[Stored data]
## src/rtl/mem_access.sv

```systemverilog
// mem_access: memory stage between execute and writeback; byte/half/word accesses over a req/ack bus
package mem_access_pkg;
    typedef struct packed {
        logic       mem;
        logic       iop;
        logic [2:0] fcs_opcode;
        logic [4:0] rd;
    } control_s;
endpackage

module mem_access
    import mem_access_pkg::*;
#(
    parameter int XLEN        = 32,
    parameter int ACK_TIMEOUT = 16
) (
    input  logic            i_clk,
    input  logic            i_reset_n,
    input  logic            i_valid,
    output logic            o_ready,
    input  control_s        i_control_signal,
    input  logic [XLEN-1:0] i_alu_result,
    input  logic [XLEN-1:0] i_rs2,
    output logic            o_dmem_req,
    output logic            o_dmem_we,
    output logic [XLEN-1:0] o_dmem_addr,
    output logic [3:0]      o_dmem_be,
    output logic [XLEN-1:0] o_dmem_wdata,
    input  logic            i_dmem_ack,
    input  logic [XLEN-1:0] i_dmem_rdata,
    output logic            o_done,
    input  logic            i_wb_ready,
    output control_s        o_control_signal,
    output logic [XLEN-1:0] o_rd_data,
    output logic            o_fault,
    output logic [1:0]      o_fault_cause,
    output logic [1:0]      o_current_state
);
    localparam int CW = $clog2(ACK_TIMEOUT + 1);

    typedef enum logic [1:0] {IDLE = 2'd0, REQ = 2'd1, COMPLETE = 2'd2} state_e;

    state_e          state_q;
    logic            ready_q, req_q, we_q, done_q, fault_q;
    logic [XLEN-1:0] addr_q, wdata_q, rd_q;
    logic [3:0]      be_q;
    logic [1:0]      cause_q;
    control_s        ctrl_q;
    logic [CW-1:0]   cnt_q;

    logic            illegal_in, misal_in;
    logic [3:0]      be_in;
    logic [XLEN-1:0] wdata_in, shifted, rd_d;
    logic            sext;

    // decode size legality, alignment and bus lanes of the incoming instruction
    always_comb begin
        illegal_in = !(i_control_signal.fcs_opcode inside {3'b000, 3'b001, 3'b010}
                       || (!i_control_signal.iop && i_control_signal.fcs_opcode inside {3'b100, 3'b101}));
        misal_in   = (i_control_signal.fcs_opcode[1:0] == 2'b01 && i_alu_result[0])
                  || (i_control_signal.fcs_opcode[1:0] == 2'b10 && i_alu_result[1:0] != 2'b00);
        be_in      = i_control_signal.fcs_opcode[1:0] == 2'b00 ? 4'b0001 << i_alu_result[1:0]
                   : i_control_signal.fcs_opcode[1:0] == 2'b01 ? 4'b0011 << i_alu_result[1:0]
                   : 4'b1111;
        wdata_in   = i_control_signal.fcs_opcode[1:0] == 2'b00 ? {(XLEN/8){i_rs2[7:0]}}
                   : i_control_signal.fcs_opcode[1:0] == 2'b01 ? {(XLEN/16){i_rs2[15:0]}}
                   : i_rs2;
    end

    // align and extend the returned read word into writeback data
    always_comb begin
        shifted = i_dmem_rdata >> {addr_q[1:0], 3'b000};
        sext    = ~ctrl_q.fcs_opcode[2];
        rd_d    = ctrl_q.iop ? '0
                : ctrl_q.fcs_opcode[1:0] == 2'b00 ? {{(XLEN-8){sext & shifted[7]}}, shifted[7:0]}
                : ctrl_q.fcs_opcode[1:0] == 2'b01 ? {{(XLEN-16){sext & shifted[15]}}, shifted[15:0]}
                : shifted;
    end

    // stage FSM with registered bus and writeback outputs
    always_ff @(posedge i_clk or negedge i_reset_n) begin
        if (!i_reset_n) begin
            state_q <= IDLE;
            ready_q <= 1'b0;
            req_q   <= 1'b0;
            we_q    <= 1'b0;
            done_q  <= 1'b0;
            fault_q <= 1'b0;
            addr_q  <= '0;
            wdata_q <= '0;
            rd_q    <= '0;
            be_q    <= '0;
            cause_q <= 2'b00;
            ctrl_q  <= '0;
            cnt_q   <= '0;
        end else begin
            case (state_q)
                IDLE: begin
                    ready_q <= 1'b1;
                    if (ready_q && i_valid) begin
                        ready_q <= 1'b0;
                        ctrl_q  <= i_control_signal;
                        addr_q  <= i_alu_result;
                        wdata_q <= wdata_in;
                        cnt_q   <= '0;
                        if (!i_control_signal.mem) begin
                            rd_q    <= i_alu_result;
                            cause_q <= 2'b00;
                            fault_q <= 1'b0;
                            done_q  <= 1'b1;
                            state_q <= COMPLETE;
                        end else if (illegal_in || misal_in) begin
                            rd_q    <= '0;
                            cause_q <= illegal_in ? 2'b10 : 2'b01;
                            fault_q <= 1'b1;
                            done_q  <= 1'b1;
                            state_q <= COMPLETE;
                        end else begin
                            req_q   <= 1'b1;
                            we_q    <= i_control_signal.iop;
                            be_q    <= be_in;
                            cause_q <= 2'b00;
                            fault_q <= 1'b0;
                            state_q <= REQ;
                        end
                    end
                end
                REQ: begin
                    if (i_dmem_ack || cnt_q == CW'(ACK_TIMEOUT - 1)) begin
                        req_q   <= 1'b0;
                        we_q    <= 1'b0;
                        done_q  <= 1'b1;
                        rd_q    <= i_dmem_ack ? rd_d : '0;
                        cause_q <= i_dmem_ack ? 2'b00 : 2'b11;
                        fault_q <= !i_dmem_ack;
                        state_q <= COMPLETE;
                    end else begin
                        cnt_q <= cnt_q + CW'(1);
                    end
                end
                COMPLETE: begin
                    if (i_wb_ready) begin
                        done_q  <= 1'b0;
                        fault_q <= 1'b0;
                        ready_q <= 1'b1;
                        state_q <= IDLE;
                    end
                end
                default: state_q <= IDLE;
            endcase
        end
    end

    assign o_ready          = ready_q;
    assign o_dmem_req       = req_q;
    assign o_dmem_we        = we_q;
    assign o_dmem_addr      = addr_q;
    assign o_dmem_be        = be_q;
    assign o_dmem_wdata     = wdata_q;
    assign o_done           = done_q;
    assign o_control_signal = ctrl_q;
    assign o_rd_data        = rd_q;
    assign o_fault          = fault_q;
    assign o_fault_cause    = cause_q;
    assign o_current_state  = state_q;
endmodule

```

## config.mk

```make
export PLATFORM = sky130hd
export DESIGN_NAME = mem_access
export DESIGN_NICKNAME = d
export VERILOG_FILES = /design/src/rtl/mem_access.sv
export SDC_FILE = /design/constraint.sdc
export NUM_CORES = 1
export LEC_CHECK = 0
export CAP_MARGIN = 10
export CORE_UTILIZATION = 45
export CTS_CLUSTER_DIAMETER = 120
export DETAILED_ROUTE_END_ITERATION = 12
export PLACE_DENSITY = 0.91
export SLEW_MARGIN = 20
export SYNTH_ARGS = -nofsm -noshare
export SYNTH_HDL_FRONTEND = slang
export SYNTH_SLANG_ARGS = --single-unit
export TNS_END_PERCENT = 5
```

## constraint.sdc

```tcl
create_clock -name i_clk -period 3.6 [get_ports i_clk]
set_input_delay 0.9 -clock i_clk [delete_from_list [all_inputs] [get_ports i_clk]]
set_output_delay 0.9 -clock i_clk [all_outputs]
set_load 0.02 [all_outputs]
```

==> reports/qor.yml <==
async_reset_ff_frac: 1.00
synth_nets: 784
clock-sinks: 124
hpwl_mm: 14.5
antenna_cells: 0
cp-start-kind: "input pin"
wl_per_cell_um: 19.3
grt_start_max_net_pins: 72
grt_first_pass_wirelength_mm: 32.1
yosysWarnings: 0
powerDensity_mw_per_mm2: 914
yosysMostFrequentCell: "nand2_1"
fp.dieH_um: 121
dp.cells: 1049
coreArea_mm2: 0.0138
cp_max_fo: 26
r2r_setup_slack_ns: 1.05
synth_ff_type: "dfrtp_1"
drc: 0
drt-initial-drc-count: 487
ff2ff_path_depth: 7
crit_required_ns: 3.87
maxCapViolCount: 0
crit_path_end: "o_rd_data[24]"
numCtsBuffers: 17
synth_cells: 663
routed_wirelength_mm: 20.8
vdd_ir_drop_max_uv: 450
initial_core_util: 0.459
arrival_ns: 3.09
track_usage: 0.292
globalplace.congestion: 0.818
ys_top_cells_by_area: "dfrtp_1 (49%), nand2_1 (12%), mux2i_1 (5.5%)"
dr.pass1.iters: 4
rsz0062_at_grt: "no"
cts.repair.resized: 0
clockRootBuffer: "clkbuf_16"
synth_cell_types: 50
die_w_um: 121
grt_overflow_total: 0
clk_path_buf_depth: 2
ios: 230
finalHoldViolCount: 0
synth_edf_count: 0
ys_seq_elements: 124
cp-startpoint: "i_alu_result[1]"
drive_gt1_frac: 0.0999
synth_commonest_cells: "nand2_1 (196), dfrtp_1 (124), o21ai_0 (43), mux2i_1 (35), mux2_2 (30)"
fin_cells: 1081
yosysTopAreaCell: "dfrtp_1"
final-setup-viol-count: 0
worst_pin_slew_ns: 0.852
grt_pass1_vias: 6054
via_per_inst: 5.63
h-tree-depth: 4
syn_to_final_growth_pct: 50.2
post-route-util: 0.689
numPortBuffers: 229
drtAntennaViolNets: 0
die_area_mm2: 0.0146
critPathCaptureType: "register"
final_nets: 1009
max_freq_mhz: 355
outcome: "finished, final reports clean"
synth_top_area_share: 0.489
vias: 6091
syn_avg_cell_area_um2: 9.56
cts_setup_buffers: 0
report.power.total_uw: 8700
ys_seq_area_frac: 0.489
setup.worst_path.class: "input pin to register"
hp-class: "register to register"
slew-limit-headroom: 0.430
tritoncts: "built"
finalCritPeriodShare: 0.783
rows: 43
finalMaxSlewViolations: 0
r2r_start: "o_current_state[1]"
p_leak_uw: 0.00428
finalClockSkew_ns: 0.00757
antenna_found_initial: 0
r2r_end: "o_rd_data[24]"
path_clk_slew_ns: 0.05
tns_ns: 0
fin_crit_ns: 2.82
holdBufCountCts: 0
syn_area_mm2: 0.00634
clk_latency_ns: 0.42
stage by stage:
| stage | worst slack [ns] | hold WS, ns | instance area (um^2) |
|---|---|---|---|
| after detailed placement | 0.215 | 0.464 | 8870 |
| after global routing | 0.691 | 0.495 | 9520 |
| final | 0.781 | 0.474 | 9520 |
| after global placement | 0.261 | 0.456 | 8870 |
| after CTS | 0.606 | 0.479 | 9520 |
| after floorplan | 1.02 | 0.449 | 6340 |
cell type report:
type,instances,area (um^2)
fill,1013,4300
sequential,124,3100
multi-input combinational,473,3000
timing repair buffer,250,2470
clock buffer,21,450
tap,180,225
clock inverter,11,191
inverter,22,82.6
kinds of logic (layout without fill, tap and decap cells):
group,after synthesis,after routing,synth area share
buf+inv,66,304,0.0416
simple gates,244,244,0.156
mux,78,78,0.135
xor+xnor,1,1,0.00138
compound gates,140,140,0.157
flops,124,124,0.489
fa+ha+maj,10,10,0.0197
state kept, by name, indices dropped and copies added, names as in the netlist:
register and count:
cnt_q 5, o_control_signal 10, o_current_state 2, o_dmem_addr 32, o_dmem_be 4, o_dmem_req 1, o_dmem_wdata 32, o_dmem_we 1
o_done 1, o_fault 1, o_fault_cause 2, o_rd_data 32, o_ready 1
layer usage:
layer / GRT usage / vias up / part of all wire / wire length [um]
li1: - / 2768 / - / -
met2: 0.476 / 328 / 0.48 / 9940
met5: 0 / - / 0 / 0
met3: 0.0929 / 67 / 0.090 / 1880
met1: 0.341 / 2928 / 0.39 / 8050
met4: 0.160 / 0 / 0.046 / 962
layout by cell type, fill, tap and decap left out, types with 6 or more instances in the layout:
| master | n |
|---|---|
| o21ai_0 | 43 |
| nand2b_1 | 7 |
| mux2i_1 | 35 |
| nor2_1 | 19 |
| a211oi_1 | 10 |
| nor2b_1 | 6 |
| a2bb2oi_1 | 11 |
| clkdlybuf4s50_1 | 228 |
| a21oi_1 | 14 |
| clkbuf_16 | 17 |
| ha_1 | 10 |
| inv_1 | 22 |
| mux2_2 | 30 |
| o31ai_1 | 10 |
| mux2_1 | 10 |
| a32o_1 | 8 |
| a32oi_1 | 8 |
| a221oi_1 | 15 |
| nand2_1 | 196 |
| dfrtp_1 | 124 |
| buf_4 | 20 |
critical path, cell delays in order:
cell and delay, ns:
clkdlybuf4s50_1 0.46, inv_1 0.10, ha_1 0.19, nand2b_1 0.12, a2111oi_4 0.48, buf_4 0.37
a21o_1 0.34, a32oi_1 0.11
worst min-delay path by stage:
stage	from	endpoint	slack, ns	cells past startpoint
floorplan	cnt_q[4]	cnt_q[4]	0.45	2
detailed placement	o_dmem_wdata[1]	o_dmem_wdata[1]	0.46	2
global route	o_control_signal[3]	o_control_signal[3]	0.49	2
finish	o_control_signal[3]	o_control_signal[3]	0.47	2
global placement	o_control_signal[3]	o_control_signal[3]	0.46	2
CTS	o_dmem_addr[10]	o_dmem_addr[10]	0.48	2
power by group:
| group | internal [uW] | switching [uW] | total, uW |
|---|---|---|---|
| clock | 1240 | 632 | 1880 |
| combinational | 2000 | 2380 | 4380 |
| sequential | 2030 | 410 | 2440 |
Power figures use the tool's default switching activity.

**What is required**
Set down only these lines, exactly: the one containing "inverter,22,82.6" and each line after it through the end of the entries above.

**Exercise output**
inverter,22,82.6
kinds of logic (layout without fill, tap and decap cells):
group,after synthesis,after routing,synth area share
buf+inv,66,304,0.0416
simple gates,244,244,0.156
mux,78,78,0.135
xor+xnor,1,1,0.00138
compound gates,140,140,0.157
flops,124,124,0.489
fa+ha+maj,10,10,0.0197
state kept, by name, indices dropped and copies added, names as in the netlist:
register and count:
cnt_q 5, o_control_signal 10, o_current_state 2, o_dmem_addr 32, o_dmem_be 4, o_dmem_req 1, o_dmem_wdata 32, o_dmem_we 1
o_done 1, o_fault 1, o_fault_cause 2, o_rd_data 32, o_ready 1
layer usage:
layer / GRT usage / vias up / part of all wire / wire length [um]
li1: - / 2768 / - / -
met2: 0.476 / 328 / 0.48 / 9940
met5: 0 / - / 0 / 0
met3: 0.0929 / 67 / 0.090 / 1880
met1: 0.341 / 2928 / 0.39 / 8050
met4: 0.160 / 0 / 0.046 / 962
layout by cell type, fill, tap and decap left out, types with 6 or more instances in the layout:
| master | n |
|---|---|
| o21ai_0 | 43 |
| nand2b_1 | 7 |
| mux2i_1 | 35 |
| nor2_1 | 19 |
| a211oi_1 | 10 |
| nor2b_1 | 6 |
| a2bb2oi_1 | 11 |
| clkdlybuf4s50_1 | 228 |
| a21oi_1 | 14 |
| clkbuf_16 | 17 |
| ha_1 | 10 |
| inv_1 | 22 |
| mux2_2 | 30 |
| o31ai_1 | 10 |
| mux2_1 | 10 |
| a32o_1 | 8 |
| a32oi_1 | 8 |
| a221oi_1 | 15 |
| nand2_1 | 196 |
| dfrtp_1 | 124 |
| buf_4 | 20 |
critical path, cell delays in order:
cell and delay, ns:
clkdlybuf4s50_1 0.46, inv_1 0.10, ha_1 0.19, nand2b_1 0.12, a2111oi_4 0.48, buf_4 0.37
a21o_1 0.34, a32oi_1 0.11
worst min-delay path by stage:
stage	from	endpoint	slack, ns	cells past startpoint
floorplan	cnt_q[4]	cnt_q[4]	0.45	2
detailed placement	o_dmem_wdata[1]	o_dmem_wdata[1]	0.46	2
global route	o_control_signal[3]	o_control_signal[3]	0.49	2
finish	o_control_signal[3]	o_control_signal[3]	0.47	2
global placement	o_control_signal[3]	o_control_signal[3]	0.46	2
CTS	o_dmem_addr[10]	o_dmem_addr[10]	0.48	2
power by group:
| group | internal [uW] | switching [uW] | total, uW |
|---|---|---|---|
| clock | 1240 | 632 | 1880 |
| combinational | 2000 | 2380 | 4380 |
| sequential | 2030 | 410 | 2440 |
Power figures use the tool's default switching activity.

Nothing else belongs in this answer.